◆ **EXERCISE GOAL**: If a line in the data contains "instances", copy it out.

◆ **EXERCISE MATERIAL**:

----------------------------------------

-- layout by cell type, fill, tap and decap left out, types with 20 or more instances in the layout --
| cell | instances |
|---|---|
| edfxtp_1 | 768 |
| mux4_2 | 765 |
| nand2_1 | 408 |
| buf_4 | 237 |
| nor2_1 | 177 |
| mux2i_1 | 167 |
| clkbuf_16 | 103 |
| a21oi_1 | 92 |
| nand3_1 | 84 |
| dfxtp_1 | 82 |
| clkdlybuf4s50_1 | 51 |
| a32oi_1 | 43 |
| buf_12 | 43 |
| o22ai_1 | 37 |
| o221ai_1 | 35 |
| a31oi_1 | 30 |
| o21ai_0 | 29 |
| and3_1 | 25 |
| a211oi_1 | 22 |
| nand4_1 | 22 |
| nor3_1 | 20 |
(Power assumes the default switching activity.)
### src/flat_wrapper.sv
// flat-port wrapper written by rule: the top's interface ports become plain ports
module onehot_pulse_decoder_flat import onehot_pulse_decoder_pkg::*;
#(
   parameter int unsigned N     = 4,
   parameter int unsigned IDX_W = 2,
   parameter int unsigned HOLD  = 4,
   parameter int unsigned CNT_W = 3
)
  (clk, rst, bus_in, bus_v, bus_ready, bus_out, bus_busy, bus_done, bus_err);
  onehot_pulse_decoder_if #(.N(N), .IDX_W(IDX_W)) bus_i ();
  input logic clk;
  input logic rst;
  input wire logic [$bits(bus_i.in)-1:0] bus_in;
  input wire logic [$bits(bus_i.v)-1:0] bus_v;
  output wire logic [$bits(bus_i.ready)-1:0] bus_ready;
  output wire logic [$bits(bus_i.out)-1:0] bus_out;
  output wire logic [$bits(bus_i.busy)-1:0] bus_busy;
  output wire logic [$bits(bus_i.done)-1:0] bus_done;
  output wire logic [$bits(bus_i.err)-1:0] bus_err;
  assign bus_i.in = bus_in;
  assign bus_i.v = bus_v;
  assign bus_ready = bus_i.ready;
  assign bus_out = bus_i.out;
  assign bus_busy = bus_i.busy;
  assign bus_done = bus_i.done;
  assign bus_err = bus_i.err;
  onehot_pulse_decoder #(.N(N), .IDX_W(IDX_W), .HOLD(HOLD), .CNT_W(CNT_W)) u_core (.clk(clk), .rst(rst), .bus(bus_i));
endmodule
<file path="config.mk">
export PLATFORM = sky130hd
export DESIGN_NAME = parking_ctrl_n
export DESIGN_NICKNAME = d
export VERILOG_FILES = /design/src/rtl/parking_ctrl_n.sv
export SDC_FILE = /design/constraint.sdc
export NUM_CORES = 1
export LEC_CHECK = 0
export CAP_MARGIN = 0
export CORE_MARGIN = 2
export CORE_UTILIZATION = 39
export DETAILED_ROUTE_END_ITERATION = 16
export GPL_ROUTABILITY_DRIVEN = 0
export PLACE_DENSITY_LB_ADDON = 0.15
export RECOVER_POWER = 25
export SLEW_MARGIN = 10
export SYNTH_ARGS = -nofsm -noshare
export SYNTH_HDL_FRONTEND = slang
export SYNTH_SLANG_ARGS = --single-unit
</file>
<file path="constraint.sdc">
create_clock -name clk -period 1.6 [get_ports clk]
set_input_delay 0.32 -clock clk [delete_from_list [all_inputs] [get_ports clk]]
set_output_delay 0.32 -clock clk [all_outputs]
set_load 0.1 [all_outputs]
</file>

----------------------------------------

◆ **OUTPUT OF THE TASK**:
-- layout by cell type, fill, tap and decap left out, types with 20 or more instances in the layout --
| cell | instances |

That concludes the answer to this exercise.